§ EXERCISE MATERIAL
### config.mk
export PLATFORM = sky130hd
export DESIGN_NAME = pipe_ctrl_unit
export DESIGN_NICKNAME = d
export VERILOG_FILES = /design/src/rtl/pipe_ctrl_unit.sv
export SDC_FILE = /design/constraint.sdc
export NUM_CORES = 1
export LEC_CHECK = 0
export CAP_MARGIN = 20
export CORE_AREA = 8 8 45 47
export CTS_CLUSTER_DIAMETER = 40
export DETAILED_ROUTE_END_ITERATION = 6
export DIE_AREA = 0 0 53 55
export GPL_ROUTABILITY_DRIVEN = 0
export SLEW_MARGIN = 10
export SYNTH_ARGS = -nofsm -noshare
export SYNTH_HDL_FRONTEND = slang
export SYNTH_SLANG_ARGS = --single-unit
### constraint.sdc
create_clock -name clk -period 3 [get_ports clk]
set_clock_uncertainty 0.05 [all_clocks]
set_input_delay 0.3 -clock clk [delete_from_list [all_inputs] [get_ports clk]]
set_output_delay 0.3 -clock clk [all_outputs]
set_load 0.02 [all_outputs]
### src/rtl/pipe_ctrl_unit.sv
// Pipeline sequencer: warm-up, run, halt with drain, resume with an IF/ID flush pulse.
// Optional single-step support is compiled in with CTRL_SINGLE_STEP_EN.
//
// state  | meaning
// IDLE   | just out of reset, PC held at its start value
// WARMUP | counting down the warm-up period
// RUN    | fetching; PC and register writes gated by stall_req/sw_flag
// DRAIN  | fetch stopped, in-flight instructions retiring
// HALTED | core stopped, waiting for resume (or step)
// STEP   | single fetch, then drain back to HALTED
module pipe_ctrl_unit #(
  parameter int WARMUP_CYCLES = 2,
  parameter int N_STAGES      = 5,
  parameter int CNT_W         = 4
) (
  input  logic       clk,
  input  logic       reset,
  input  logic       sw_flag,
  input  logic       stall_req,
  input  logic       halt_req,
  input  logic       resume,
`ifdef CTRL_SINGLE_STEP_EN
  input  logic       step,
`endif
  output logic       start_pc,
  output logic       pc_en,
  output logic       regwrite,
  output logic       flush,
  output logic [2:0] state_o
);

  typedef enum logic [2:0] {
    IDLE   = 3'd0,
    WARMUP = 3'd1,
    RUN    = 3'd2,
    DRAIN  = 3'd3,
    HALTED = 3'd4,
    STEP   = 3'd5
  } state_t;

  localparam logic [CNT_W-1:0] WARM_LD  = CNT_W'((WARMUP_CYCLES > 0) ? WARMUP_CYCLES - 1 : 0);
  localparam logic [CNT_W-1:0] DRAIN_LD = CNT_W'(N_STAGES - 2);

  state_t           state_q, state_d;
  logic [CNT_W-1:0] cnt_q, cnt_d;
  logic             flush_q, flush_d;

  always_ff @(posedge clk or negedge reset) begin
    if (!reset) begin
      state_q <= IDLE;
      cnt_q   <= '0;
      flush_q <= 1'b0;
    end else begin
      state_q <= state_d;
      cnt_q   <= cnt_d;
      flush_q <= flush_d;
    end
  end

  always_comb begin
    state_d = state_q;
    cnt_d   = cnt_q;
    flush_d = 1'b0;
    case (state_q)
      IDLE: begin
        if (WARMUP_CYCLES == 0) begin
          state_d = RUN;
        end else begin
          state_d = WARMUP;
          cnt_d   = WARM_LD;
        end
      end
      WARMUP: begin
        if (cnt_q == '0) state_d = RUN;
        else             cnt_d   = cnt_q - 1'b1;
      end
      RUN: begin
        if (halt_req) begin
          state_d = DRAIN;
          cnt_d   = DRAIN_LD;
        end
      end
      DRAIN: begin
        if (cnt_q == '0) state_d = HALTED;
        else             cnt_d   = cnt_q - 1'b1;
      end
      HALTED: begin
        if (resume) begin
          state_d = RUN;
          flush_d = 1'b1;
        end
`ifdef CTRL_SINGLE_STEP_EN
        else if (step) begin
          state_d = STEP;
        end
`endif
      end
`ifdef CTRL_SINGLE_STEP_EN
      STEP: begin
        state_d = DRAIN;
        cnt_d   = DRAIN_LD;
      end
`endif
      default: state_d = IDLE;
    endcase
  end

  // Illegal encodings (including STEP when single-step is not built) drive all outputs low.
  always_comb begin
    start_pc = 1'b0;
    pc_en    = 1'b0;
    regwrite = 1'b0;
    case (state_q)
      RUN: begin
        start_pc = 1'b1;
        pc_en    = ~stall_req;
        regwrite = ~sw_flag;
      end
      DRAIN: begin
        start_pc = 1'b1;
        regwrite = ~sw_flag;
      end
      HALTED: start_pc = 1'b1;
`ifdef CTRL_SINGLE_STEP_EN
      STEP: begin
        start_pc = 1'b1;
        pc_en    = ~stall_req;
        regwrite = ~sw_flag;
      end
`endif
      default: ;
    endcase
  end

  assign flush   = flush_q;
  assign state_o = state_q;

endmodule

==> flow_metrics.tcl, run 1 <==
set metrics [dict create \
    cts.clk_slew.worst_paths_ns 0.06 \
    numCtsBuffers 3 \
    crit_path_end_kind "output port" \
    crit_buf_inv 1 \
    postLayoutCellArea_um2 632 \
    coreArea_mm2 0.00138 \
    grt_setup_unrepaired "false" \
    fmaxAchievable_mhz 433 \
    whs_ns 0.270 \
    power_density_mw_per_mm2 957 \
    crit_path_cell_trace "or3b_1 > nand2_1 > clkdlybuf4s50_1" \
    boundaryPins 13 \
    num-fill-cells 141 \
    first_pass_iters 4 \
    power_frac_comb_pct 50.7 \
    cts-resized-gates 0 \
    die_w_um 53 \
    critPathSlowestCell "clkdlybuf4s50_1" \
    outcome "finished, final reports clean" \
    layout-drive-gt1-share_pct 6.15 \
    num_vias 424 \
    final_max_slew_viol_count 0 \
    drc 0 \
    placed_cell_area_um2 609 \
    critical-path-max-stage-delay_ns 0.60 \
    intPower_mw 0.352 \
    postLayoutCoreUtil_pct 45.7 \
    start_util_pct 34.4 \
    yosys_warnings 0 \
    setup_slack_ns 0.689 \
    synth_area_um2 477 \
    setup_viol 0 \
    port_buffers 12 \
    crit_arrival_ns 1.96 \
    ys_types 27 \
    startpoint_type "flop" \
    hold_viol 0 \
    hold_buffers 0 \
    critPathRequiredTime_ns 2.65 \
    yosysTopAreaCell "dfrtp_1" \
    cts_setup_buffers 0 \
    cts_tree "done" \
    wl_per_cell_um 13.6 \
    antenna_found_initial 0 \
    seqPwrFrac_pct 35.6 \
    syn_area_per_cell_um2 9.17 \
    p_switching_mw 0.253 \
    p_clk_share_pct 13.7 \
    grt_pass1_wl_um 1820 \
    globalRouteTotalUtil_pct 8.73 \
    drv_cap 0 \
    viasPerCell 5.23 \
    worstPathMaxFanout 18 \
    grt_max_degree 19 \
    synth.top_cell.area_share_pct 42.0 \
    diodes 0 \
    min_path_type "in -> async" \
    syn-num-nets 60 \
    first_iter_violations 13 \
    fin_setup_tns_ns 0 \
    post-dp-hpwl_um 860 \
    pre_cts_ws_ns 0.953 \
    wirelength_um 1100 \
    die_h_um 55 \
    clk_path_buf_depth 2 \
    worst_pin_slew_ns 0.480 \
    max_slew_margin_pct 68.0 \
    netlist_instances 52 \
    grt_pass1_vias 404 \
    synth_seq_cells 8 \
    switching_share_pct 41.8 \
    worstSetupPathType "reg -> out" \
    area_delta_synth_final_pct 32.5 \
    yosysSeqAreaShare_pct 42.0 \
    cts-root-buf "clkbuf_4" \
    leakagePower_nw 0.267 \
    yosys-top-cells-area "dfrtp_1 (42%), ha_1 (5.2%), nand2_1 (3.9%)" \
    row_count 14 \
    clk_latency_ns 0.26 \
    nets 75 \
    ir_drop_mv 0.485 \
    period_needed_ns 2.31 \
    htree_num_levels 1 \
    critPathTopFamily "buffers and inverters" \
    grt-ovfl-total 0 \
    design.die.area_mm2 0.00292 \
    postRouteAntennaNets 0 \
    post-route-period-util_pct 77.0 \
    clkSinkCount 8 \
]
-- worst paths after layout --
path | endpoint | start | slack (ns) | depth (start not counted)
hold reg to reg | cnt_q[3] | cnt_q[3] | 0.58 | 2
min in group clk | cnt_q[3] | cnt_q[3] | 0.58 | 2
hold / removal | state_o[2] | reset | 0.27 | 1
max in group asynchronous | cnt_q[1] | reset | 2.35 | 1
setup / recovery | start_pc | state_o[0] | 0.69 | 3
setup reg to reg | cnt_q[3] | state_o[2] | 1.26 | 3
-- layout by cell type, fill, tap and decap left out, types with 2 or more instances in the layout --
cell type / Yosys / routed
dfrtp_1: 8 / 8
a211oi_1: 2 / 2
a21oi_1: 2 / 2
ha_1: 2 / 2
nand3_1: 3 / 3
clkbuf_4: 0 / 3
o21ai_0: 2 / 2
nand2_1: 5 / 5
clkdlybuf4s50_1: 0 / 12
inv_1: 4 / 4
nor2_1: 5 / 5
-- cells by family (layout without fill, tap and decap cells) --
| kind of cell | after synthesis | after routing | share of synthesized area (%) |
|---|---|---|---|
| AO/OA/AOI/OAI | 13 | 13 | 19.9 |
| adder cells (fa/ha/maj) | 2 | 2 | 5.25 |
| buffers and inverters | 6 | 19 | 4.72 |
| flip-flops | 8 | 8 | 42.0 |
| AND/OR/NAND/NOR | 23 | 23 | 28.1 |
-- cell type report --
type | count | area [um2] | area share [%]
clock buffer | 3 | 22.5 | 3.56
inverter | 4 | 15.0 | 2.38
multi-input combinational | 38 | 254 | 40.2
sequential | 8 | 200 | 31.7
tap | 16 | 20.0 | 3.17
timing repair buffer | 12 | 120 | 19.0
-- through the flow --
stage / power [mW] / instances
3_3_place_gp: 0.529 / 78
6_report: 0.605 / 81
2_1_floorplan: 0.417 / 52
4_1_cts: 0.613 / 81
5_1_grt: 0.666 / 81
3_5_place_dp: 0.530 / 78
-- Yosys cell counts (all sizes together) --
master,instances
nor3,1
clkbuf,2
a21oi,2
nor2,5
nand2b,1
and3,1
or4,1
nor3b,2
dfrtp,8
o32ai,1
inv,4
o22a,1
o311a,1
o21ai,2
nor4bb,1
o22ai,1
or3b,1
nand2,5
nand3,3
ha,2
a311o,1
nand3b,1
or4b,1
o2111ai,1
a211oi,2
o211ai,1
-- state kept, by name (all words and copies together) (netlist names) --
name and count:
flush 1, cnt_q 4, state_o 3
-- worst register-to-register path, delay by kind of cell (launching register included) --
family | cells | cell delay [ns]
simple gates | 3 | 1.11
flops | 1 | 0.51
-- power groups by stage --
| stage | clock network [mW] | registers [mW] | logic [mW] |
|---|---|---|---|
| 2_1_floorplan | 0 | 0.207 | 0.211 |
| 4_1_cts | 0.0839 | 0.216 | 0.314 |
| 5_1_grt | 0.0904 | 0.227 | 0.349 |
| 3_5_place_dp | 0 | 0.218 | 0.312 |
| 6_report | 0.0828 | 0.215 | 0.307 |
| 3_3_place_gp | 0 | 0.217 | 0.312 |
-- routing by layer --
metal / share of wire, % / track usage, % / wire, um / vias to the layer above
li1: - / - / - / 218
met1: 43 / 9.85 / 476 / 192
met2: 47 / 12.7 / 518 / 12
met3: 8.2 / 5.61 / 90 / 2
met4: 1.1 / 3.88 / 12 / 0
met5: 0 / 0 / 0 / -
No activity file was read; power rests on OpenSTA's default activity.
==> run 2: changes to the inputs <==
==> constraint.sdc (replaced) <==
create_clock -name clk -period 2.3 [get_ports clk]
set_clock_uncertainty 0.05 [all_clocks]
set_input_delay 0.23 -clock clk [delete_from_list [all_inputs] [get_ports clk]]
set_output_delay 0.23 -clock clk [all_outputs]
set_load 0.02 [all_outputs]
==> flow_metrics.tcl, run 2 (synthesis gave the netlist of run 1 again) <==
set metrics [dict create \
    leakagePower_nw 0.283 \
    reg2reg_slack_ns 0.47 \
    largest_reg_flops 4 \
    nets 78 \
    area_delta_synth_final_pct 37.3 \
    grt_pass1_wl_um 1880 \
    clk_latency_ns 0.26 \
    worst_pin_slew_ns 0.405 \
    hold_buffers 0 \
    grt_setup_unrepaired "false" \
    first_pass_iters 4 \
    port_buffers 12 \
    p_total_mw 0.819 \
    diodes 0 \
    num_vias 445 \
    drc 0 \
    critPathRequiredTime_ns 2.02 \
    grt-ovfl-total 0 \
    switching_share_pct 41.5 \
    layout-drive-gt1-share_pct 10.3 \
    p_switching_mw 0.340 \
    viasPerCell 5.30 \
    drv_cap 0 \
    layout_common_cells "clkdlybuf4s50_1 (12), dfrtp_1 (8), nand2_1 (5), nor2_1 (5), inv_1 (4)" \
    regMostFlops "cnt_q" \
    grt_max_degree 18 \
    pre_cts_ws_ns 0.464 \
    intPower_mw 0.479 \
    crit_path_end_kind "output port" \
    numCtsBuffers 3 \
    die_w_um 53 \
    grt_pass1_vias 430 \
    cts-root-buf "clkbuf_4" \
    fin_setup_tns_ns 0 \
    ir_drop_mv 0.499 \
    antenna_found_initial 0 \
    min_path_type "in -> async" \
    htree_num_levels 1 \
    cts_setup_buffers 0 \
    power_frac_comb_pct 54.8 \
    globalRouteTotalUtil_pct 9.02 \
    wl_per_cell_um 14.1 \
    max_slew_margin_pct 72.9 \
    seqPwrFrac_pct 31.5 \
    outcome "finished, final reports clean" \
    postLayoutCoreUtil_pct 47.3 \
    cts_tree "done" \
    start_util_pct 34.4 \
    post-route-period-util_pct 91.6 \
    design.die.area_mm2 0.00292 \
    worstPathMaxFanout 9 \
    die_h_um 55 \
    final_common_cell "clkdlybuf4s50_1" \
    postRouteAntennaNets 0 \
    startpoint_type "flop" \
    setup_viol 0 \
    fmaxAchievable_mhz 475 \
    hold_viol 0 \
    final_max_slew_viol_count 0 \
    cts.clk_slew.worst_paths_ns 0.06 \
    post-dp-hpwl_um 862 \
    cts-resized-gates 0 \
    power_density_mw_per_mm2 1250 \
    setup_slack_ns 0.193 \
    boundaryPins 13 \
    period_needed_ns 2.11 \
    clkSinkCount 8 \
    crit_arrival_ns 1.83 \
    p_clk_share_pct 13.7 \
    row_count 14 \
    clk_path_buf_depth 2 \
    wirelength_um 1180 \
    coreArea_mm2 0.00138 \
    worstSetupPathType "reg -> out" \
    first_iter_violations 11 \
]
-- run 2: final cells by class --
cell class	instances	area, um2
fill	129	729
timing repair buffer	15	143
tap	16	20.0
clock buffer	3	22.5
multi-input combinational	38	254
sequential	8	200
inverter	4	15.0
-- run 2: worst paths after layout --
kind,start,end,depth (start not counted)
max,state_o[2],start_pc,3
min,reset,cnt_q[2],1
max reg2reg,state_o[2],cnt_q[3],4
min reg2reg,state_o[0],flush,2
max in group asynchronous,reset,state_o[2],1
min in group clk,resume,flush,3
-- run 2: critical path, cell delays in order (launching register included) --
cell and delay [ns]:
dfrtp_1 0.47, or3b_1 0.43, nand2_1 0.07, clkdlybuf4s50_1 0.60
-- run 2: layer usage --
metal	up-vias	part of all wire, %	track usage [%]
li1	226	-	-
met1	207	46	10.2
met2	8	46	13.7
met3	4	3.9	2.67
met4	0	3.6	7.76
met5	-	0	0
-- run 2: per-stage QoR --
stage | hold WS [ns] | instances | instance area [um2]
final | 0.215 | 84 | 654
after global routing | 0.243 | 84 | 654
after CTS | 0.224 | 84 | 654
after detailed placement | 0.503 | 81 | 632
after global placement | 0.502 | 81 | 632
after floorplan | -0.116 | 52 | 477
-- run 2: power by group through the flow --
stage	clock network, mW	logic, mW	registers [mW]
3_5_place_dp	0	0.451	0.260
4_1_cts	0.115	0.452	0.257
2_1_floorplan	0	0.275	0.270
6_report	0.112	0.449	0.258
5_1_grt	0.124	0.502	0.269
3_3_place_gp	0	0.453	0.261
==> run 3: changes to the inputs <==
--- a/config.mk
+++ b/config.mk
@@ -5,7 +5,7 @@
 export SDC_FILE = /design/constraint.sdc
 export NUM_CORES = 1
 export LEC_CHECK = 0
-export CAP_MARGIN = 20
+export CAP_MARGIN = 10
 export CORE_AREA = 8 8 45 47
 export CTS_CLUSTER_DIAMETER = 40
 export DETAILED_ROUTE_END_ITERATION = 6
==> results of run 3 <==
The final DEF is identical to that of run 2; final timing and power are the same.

§ WHAT THE TASK REQUIRES
Out of the material above, output word for word the line with "stage / power [mW] / instances", the line with "0.216 | 0.314 |", and all lines between them, with nothing else.

§ ANSWER TO THE PROBLEM
stage / power [mW] / instances
3_3_place_gp: 0.529 / 78
6_report: 0.605 / 81
2_1_floorplan: 0.417 / 52
4_1_cts: 0.613 / 81
5_1_grt: 0.666 / 81
3_5_place_dp: 0.530 / 78
-- Yosys cell counts (all sizes together) --
master,instances
nor3,1
clkbuf,2
a21oi,2
nor2,5
nand2b,1
and3,1
or4,1
nor3b,2
dfrtp,8
o32ai,1
inv,4
o22a,1
o311a,1
o21ai,2
nor4bb,1
o22ai,1
or3b,1
nand2,5
nand3,3
ha,2
a311o,1
nand3b,1
or4b,1
o2111ai,1
a211oi,2
o211ai,1
-- state kept, by name (all words and copies together) (netlist names) --
name and count:
flush 1, cnt_q 4, state_o 3
-- worst register-to-register path, delay by kind of cell (launching register included) --
family | cells | cell delay [ns]
simple gates | 3 | 1.11
flops | 1 | 0.51
-- power groups by stage --
| stage | clock network [mW] | registers [mW] | logic [mW] |
|---|---|---|---|
| 2_1_floorplan | 0 | 0.207 | 0.211 |
| 4_1_cts | 0.0839 | 0.216 | 0.314 |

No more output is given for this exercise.